## TASK STATEMENT
Scan the entries below. List each line with "inverters".

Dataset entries

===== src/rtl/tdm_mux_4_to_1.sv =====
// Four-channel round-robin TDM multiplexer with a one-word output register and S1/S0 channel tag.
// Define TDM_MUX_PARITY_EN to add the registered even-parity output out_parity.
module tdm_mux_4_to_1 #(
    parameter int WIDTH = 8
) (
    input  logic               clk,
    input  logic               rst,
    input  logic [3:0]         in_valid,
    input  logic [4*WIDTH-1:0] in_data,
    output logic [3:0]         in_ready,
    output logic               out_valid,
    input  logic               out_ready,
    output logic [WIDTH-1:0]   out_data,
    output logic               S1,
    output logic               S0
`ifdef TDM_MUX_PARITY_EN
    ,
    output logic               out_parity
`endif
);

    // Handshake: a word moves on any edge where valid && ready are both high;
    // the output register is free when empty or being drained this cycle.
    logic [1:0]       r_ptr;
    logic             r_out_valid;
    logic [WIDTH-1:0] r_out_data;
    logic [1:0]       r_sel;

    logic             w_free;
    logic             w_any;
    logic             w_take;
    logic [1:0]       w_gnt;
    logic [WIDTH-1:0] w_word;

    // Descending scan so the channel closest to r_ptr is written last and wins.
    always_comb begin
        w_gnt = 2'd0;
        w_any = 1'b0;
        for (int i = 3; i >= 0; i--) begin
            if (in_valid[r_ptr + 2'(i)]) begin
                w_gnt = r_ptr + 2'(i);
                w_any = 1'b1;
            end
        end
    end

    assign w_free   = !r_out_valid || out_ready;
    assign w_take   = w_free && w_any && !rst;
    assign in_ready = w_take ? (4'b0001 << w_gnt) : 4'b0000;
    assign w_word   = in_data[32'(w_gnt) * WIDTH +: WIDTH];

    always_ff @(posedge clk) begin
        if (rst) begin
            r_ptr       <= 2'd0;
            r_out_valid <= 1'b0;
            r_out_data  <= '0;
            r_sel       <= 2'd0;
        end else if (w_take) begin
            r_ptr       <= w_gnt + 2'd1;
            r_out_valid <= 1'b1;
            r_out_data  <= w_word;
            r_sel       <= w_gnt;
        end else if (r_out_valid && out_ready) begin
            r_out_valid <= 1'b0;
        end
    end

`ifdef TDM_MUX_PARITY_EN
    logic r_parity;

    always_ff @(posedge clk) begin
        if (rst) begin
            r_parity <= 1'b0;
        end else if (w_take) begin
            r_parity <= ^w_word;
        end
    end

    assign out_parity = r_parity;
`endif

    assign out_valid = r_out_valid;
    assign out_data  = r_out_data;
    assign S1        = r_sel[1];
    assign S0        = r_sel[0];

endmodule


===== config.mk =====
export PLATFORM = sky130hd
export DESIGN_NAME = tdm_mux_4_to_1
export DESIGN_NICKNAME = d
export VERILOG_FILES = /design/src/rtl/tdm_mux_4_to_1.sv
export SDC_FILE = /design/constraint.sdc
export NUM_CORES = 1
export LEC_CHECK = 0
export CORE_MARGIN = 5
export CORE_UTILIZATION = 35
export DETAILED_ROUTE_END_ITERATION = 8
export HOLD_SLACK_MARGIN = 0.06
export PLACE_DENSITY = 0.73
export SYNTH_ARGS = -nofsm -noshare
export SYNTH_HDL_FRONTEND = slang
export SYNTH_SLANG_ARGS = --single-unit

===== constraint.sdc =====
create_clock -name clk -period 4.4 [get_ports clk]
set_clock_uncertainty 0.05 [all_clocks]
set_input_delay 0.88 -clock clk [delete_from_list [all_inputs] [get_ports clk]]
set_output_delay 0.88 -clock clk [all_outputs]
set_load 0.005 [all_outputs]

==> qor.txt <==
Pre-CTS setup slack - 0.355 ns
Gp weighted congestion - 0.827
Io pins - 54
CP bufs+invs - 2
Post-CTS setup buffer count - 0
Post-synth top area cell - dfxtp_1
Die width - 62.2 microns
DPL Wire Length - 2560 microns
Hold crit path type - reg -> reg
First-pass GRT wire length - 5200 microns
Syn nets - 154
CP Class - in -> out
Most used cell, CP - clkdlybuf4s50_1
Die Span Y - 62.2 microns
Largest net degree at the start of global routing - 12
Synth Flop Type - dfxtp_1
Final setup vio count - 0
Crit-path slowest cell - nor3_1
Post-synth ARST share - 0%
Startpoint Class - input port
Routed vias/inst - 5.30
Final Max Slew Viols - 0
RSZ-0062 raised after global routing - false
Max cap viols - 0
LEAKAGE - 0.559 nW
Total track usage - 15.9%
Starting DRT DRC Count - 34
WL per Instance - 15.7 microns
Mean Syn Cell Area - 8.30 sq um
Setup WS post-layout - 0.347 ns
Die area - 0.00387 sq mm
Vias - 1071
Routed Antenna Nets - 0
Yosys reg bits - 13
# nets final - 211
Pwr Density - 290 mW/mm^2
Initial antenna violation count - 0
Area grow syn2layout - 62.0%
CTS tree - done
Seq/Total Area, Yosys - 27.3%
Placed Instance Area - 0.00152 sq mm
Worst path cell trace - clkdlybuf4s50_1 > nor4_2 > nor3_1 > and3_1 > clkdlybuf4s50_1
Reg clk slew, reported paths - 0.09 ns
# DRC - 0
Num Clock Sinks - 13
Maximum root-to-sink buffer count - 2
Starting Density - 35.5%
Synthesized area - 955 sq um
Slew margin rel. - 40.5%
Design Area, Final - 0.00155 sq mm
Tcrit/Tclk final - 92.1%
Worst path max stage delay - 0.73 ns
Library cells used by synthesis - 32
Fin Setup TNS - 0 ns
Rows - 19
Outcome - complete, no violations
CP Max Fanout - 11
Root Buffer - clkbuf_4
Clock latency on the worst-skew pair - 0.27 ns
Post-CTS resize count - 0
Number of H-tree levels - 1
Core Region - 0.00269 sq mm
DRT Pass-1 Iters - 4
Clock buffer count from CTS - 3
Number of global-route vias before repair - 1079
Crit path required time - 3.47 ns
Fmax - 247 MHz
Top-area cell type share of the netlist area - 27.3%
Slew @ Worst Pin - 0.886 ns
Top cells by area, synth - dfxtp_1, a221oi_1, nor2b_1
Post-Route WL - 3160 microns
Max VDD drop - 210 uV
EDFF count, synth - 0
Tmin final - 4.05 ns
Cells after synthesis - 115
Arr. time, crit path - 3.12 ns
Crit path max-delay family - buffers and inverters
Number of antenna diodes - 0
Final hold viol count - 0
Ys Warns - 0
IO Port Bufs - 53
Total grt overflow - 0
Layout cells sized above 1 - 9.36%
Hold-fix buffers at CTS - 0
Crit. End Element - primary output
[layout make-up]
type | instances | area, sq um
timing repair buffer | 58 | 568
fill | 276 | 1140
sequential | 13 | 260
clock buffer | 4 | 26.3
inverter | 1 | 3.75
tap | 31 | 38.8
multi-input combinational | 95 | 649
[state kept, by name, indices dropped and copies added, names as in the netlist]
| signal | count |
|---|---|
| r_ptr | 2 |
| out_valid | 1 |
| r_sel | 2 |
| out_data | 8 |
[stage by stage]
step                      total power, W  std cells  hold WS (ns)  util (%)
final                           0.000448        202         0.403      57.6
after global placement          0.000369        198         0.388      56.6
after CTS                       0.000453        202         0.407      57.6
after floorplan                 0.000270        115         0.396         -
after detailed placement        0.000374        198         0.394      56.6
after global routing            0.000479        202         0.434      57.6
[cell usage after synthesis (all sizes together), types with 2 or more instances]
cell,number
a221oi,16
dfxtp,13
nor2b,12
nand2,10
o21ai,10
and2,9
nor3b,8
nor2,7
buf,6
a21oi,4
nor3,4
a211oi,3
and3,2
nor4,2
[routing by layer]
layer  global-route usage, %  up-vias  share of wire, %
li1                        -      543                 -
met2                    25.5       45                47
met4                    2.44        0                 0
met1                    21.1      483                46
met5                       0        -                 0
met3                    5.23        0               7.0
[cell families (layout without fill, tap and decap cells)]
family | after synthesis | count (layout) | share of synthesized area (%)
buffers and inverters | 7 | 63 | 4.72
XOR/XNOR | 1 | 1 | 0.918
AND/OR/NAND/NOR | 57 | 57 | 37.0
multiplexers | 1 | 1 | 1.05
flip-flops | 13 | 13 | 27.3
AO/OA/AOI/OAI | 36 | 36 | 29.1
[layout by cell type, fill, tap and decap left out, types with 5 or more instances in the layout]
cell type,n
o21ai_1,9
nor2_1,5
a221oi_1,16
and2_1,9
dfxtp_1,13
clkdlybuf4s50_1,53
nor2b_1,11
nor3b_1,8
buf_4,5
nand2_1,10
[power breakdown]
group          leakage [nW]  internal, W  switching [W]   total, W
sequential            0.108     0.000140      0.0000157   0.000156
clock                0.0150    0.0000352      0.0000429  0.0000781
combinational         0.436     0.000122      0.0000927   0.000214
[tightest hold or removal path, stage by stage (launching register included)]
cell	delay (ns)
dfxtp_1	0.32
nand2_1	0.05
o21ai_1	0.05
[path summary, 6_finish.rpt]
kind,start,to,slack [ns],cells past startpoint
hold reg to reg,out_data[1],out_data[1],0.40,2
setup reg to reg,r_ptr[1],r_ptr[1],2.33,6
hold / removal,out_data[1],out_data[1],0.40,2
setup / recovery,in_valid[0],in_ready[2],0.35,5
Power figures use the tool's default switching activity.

...

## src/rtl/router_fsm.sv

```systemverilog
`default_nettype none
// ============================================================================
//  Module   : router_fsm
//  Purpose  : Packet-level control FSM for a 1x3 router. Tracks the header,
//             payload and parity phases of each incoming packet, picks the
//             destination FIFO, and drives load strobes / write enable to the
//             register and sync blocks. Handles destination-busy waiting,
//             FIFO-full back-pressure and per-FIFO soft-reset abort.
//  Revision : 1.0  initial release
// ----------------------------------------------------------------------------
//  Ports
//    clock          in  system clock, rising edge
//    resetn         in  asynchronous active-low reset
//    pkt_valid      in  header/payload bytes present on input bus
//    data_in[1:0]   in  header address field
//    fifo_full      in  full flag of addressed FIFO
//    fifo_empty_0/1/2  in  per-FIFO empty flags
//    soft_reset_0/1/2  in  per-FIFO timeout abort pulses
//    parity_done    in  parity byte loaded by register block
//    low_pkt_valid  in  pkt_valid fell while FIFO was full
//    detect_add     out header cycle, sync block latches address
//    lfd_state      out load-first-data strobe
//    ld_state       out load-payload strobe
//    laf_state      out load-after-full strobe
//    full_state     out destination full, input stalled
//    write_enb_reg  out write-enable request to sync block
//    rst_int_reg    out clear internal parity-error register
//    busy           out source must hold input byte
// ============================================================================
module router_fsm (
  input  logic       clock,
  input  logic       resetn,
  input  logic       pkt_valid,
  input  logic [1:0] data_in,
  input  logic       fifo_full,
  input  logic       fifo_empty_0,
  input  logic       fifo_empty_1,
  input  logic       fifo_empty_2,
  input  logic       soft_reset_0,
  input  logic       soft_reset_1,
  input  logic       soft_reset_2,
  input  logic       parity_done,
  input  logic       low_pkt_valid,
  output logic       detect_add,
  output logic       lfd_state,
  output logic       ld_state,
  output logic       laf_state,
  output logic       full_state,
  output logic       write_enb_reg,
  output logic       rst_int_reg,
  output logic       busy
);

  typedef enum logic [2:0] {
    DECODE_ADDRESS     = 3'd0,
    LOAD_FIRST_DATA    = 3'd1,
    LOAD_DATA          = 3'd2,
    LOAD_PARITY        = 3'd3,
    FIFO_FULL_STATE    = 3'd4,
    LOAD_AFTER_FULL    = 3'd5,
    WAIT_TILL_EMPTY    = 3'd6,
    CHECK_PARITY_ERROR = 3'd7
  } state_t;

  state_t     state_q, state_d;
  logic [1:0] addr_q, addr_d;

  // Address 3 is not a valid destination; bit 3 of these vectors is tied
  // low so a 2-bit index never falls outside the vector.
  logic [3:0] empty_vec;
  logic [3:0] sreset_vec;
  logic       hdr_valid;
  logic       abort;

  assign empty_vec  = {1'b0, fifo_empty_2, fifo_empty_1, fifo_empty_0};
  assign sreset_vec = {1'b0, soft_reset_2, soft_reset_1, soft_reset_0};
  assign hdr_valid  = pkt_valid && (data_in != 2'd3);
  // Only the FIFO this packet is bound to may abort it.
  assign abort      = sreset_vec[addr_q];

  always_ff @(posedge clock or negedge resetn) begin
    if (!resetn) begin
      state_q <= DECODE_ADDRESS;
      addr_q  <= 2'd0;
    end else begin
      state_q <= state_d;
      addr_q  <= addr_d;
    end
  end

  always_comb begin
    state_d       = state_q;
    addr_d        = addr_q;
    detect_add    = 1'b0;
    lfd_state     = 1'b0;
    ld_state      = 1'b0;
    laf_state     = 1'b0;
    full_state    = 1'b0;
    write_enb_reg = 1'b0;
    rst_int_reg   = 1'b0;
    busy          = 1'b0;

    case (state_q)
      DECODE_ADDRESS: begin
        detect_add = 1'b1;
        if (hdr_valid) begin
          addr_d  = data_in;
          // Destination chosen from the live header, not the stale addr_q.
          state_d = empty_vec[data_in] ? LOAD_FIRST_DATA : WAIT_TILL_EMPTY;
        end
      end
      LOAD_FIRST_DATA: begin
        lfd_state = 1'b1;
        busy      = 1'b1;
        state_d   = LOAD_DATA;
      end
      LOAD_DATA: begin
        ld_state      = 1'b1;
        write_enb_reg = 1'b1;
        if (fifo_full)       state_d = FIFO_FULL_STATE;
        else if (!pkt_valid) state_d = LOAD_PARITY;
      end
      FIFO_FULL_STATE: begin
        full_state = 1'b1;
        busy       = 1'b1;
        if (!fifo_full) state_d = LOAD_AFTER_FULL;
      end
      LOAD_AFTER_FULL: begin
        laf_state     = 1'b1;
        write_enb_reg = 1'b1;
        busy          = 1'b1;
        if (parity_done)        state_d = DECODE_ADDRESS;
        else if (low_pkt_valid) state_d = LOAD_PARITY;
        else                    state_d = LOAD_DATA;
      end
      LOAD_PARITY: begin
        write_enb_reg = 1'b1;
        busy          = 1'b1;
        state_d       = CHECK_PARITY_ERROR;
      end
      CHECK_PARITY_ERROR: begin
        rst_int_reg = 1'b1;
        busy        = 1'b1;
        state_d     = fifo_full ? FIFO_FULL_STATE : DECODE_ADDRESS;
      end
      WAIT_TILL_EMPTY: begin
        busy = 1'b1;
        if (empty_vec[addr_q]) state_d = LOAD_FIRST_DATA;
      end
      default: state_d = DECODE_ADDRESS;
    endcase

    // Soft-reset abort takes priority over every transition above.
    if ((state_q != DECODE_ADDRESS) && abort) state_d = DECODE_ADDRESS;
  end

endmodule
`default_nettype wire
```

...

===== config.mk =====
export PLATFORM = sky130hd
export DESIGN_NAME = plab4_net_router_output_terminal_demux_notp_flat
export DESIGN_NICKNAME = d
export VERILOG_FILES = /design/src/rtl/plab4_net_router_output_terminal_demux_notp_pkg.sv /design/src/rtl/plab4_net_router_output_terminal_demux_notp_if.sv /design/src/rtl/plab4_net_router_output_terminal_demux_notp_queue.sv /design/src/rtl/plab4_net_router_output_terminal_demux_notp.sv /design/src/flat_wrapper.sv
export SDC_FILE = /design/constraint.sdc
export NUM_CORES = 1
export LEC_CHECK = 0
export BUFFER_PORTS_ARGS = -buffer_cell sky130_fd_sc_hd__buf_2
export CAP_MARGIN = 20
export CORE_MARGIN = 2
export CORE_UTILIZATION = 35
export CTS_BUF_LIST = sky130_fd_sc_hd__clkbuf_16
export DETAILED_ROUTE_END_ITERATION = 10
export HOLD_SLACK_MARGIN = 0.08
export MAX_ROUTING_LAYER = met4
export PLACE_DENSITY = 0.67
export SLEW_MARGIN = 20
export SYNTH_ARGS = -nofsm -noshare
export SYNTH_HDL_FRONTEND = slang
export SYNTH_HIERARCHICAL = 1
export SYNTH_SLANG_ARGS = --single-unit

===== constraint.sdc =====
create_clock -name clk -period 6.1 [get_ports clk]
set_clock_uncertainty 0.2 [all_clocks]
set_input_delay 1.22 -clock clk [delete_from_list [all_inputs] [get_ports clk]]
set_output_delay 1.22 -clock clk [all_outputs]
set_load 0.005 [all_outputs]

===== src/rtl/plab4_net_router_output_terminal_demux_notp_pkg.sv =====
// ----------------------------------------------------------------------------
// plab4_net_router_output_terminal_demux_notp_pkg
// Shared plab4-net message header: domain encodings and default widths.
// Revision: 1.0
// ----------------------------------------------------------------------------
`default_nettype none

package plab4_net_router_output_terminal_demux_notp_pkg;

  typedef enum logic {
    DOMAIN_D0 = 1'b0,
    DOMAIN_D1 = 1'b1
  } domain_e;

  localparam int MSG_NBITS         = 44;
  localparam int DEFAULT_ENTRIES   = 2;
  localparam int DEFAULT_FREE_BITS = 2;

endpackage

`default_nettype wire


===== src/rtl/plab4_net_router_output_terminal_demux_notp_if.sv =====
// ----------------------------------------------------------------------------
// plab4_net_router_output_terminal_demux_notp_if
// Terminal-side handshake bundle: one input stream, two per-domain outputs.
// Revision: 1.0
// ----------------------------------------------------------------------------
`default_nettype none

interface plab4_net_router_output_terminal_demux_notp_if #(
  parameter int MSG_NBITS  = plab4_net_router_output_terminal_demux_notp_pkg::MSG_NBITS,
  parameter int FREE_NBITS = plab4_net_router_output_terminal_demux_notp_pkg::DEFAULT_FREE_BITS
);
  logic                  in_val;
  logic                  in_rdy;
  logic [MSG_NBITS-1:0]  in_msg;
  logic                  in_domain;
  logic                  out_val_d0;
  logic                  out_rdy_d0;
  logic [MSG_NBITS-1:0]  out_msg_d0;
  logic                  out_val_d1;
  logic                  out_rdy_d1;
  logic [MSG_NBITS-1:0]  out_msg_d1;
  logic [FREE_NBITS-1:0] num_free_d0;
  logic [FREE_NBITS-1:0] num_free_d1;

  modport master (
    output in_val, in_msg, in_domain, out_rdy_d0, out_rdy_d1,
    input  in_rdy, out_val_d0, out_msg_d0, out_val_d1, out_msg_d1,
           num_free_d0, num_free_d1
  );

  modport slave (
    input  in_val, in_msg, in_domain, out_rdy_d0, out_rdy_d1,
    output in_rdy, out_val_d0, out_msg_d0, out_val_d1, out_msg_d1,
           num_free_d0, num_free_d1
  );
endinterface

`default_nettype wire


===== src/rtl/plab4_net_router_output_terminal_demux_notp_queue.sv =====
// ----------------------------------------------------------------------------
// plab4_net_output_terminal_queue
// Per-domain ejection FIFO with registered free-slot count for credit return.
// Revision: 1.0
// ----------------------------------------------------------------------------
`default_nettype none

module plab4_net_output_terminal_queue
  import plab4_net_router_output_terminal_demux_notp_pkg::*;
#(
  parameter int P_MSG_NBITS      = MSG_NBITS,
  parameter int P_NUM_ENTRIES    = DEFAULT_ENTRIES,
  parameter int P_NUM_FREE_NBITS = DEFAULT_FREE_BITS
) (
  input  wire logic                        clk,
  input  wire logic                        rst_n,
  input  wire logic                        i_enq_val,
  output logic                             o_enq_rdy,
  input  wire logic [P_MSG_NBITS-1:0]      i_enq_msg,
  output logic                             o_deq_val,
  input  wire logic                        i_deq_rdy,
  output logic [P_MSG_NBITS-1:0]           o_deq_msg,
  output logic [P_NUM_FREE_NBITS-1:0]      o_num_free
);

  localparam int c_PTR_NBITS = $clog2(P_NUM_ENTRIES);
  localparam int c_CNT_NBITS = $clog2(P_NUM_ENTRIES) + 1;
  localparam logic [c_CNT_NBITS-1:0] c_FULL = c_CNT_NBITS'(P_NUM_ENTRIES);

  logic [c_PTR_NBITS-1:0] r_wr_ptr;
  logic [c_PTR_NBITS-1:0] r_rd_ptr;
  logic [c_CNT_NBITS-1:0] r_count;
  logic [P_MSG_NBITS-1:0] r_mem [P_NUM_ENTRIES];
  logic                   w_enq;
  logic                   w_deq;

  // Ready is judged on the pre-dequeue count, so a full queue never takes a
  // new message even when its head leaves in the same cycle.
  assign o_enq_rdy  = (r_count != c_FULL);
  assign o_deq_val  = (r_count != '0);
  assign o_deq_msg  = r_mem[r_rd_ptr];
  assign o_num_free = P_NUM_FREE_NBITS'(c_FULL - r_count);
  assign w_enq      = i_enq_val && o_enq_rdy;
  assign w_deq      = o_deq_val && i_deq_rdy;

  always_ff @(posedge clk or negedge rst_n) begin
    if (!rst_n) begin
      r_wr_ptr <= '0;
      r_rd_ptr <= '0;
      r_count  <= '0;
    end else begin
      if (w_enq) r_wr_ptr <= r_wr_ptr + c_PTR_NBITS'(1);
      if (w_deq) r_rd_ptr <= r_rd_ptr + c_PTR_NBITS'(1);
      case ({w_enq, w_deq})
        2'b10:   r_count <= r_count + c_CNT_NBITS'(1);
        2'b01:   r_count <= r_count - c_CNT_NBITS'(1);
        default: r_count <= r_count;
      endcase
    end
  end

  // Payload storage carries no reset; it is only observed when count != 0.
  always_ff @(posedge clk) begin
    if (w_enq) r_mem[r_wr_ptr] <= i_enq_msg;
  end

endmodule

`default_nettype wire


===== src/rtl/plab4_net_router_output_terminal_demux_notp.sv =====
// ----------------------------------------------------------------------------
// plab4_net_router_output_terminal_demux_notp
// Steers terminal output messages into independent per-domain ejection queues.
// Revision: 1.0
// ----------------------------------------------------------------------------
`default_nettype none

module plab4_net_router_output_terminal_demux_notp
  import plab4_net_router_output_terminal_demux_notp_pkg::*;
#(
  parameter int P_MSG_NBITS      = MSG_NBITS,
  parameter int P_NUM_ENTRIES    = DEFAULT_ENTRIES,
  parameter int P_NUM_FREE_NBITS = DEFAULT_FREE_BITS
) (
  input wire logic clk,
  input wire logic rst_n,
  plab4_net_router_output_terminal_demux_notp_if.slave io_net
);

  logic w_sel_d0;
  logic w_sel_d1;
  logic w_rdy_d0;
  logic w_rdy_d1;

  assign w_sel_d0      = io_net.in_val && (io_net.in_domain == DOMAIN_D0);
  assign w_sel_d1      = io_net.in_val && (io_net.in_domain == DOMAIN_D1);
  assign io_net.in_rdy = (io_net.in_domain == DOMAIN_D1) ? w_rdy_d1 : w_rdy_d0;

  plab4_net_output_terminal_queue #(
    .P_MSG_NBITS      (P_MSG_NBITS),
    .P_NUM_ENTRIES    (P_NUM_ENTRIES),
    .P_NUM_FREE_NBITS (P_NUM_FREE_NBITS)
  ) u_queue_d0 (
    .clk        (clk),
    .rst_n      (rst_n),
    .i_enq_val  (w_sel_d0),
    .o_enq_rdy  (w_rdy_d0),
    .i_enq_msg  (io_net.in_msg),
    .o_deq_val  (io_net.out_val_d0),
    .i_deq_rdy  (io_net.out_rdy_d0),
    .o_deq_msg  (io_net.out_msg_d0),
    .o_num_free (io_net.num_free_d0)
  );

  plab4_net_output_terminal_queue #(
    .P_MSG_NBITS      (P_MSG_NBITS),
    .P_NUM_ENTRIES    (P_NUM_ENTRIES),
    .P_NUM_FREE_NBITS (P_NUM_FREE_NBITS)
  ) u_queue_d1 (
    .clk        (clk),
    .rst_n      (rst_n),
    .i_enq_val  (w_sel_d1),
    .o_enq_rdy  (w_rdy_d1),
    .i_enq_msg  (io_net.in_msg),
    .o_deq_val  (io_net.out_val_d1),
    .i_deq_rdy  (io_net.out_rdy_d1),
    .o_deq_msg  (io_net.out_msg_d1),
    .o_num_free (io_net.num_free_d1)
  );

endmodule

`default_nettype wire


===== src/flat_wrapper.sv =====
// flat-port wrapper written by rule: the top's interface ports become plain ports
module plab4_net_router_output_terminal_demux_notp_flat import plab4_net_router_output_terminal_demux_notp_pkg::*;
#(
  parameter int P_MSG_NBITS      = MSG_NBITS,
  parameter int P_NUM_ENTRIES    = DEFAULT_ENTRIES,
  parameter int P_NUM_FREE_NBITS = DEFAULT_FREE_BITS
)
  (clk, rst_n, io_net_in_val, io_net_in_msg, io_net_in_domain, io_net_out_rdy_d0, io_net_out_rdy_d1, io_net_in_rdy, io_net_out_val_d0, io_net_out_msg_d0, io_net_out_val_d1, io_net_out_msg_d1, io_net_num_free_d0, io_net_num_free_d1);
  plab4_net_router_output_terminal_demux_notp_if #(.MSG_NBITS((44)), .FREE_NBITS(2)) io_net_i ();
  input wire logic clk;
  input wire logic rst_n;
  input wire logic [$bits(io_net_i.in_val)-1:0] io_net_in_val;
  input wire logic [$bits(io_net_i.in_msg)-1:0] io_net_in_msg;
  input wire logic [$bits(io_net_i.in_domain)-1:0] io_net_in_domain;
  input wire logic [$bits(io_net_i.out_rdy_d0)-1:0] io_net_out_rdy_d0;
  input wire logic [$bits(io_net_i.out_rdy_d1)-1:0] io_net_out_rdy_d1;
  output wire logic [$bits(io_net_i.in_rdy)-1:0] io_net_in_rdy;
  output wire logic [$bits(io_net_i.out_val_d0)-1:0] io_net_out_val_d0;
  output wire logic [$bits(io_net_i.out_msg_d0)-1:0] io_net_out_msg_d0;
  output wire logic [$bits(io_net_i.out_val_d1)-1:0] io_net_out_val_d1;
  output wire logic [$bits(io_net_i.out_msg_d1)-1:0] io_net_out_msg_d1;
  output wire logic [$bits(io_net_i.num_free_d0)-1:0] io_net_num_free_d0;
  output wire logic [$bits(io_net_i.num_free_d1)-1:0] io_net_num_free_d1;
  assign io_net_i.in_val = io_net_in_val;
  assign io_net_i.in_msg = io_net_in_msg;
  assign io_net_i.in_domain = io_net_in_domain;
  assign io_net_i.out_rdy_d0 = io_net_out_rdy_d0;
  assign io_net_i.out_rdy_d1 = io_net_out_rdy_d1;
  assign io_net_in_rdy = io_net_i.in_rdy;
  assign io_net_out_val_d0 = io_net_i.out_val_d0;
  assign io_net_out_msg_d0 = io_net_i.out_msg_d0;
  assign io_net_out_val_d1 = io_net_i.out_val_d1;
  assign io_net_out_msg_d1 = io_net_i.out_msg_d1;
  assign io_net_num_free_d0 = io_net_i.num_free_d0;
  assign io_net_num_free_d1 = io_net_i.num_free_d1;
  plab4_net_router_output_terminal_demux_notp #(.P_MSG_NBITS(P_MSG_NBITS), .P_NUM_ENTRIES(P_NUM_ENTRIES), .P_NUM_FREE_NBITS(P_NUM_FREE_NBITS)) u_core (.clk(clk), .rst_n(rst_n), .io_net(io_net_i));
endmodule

## EXERCISE ANSWER
Crit path max-delay family - buffers and inverters
buffers and inverters | 7 | 63 | 4.72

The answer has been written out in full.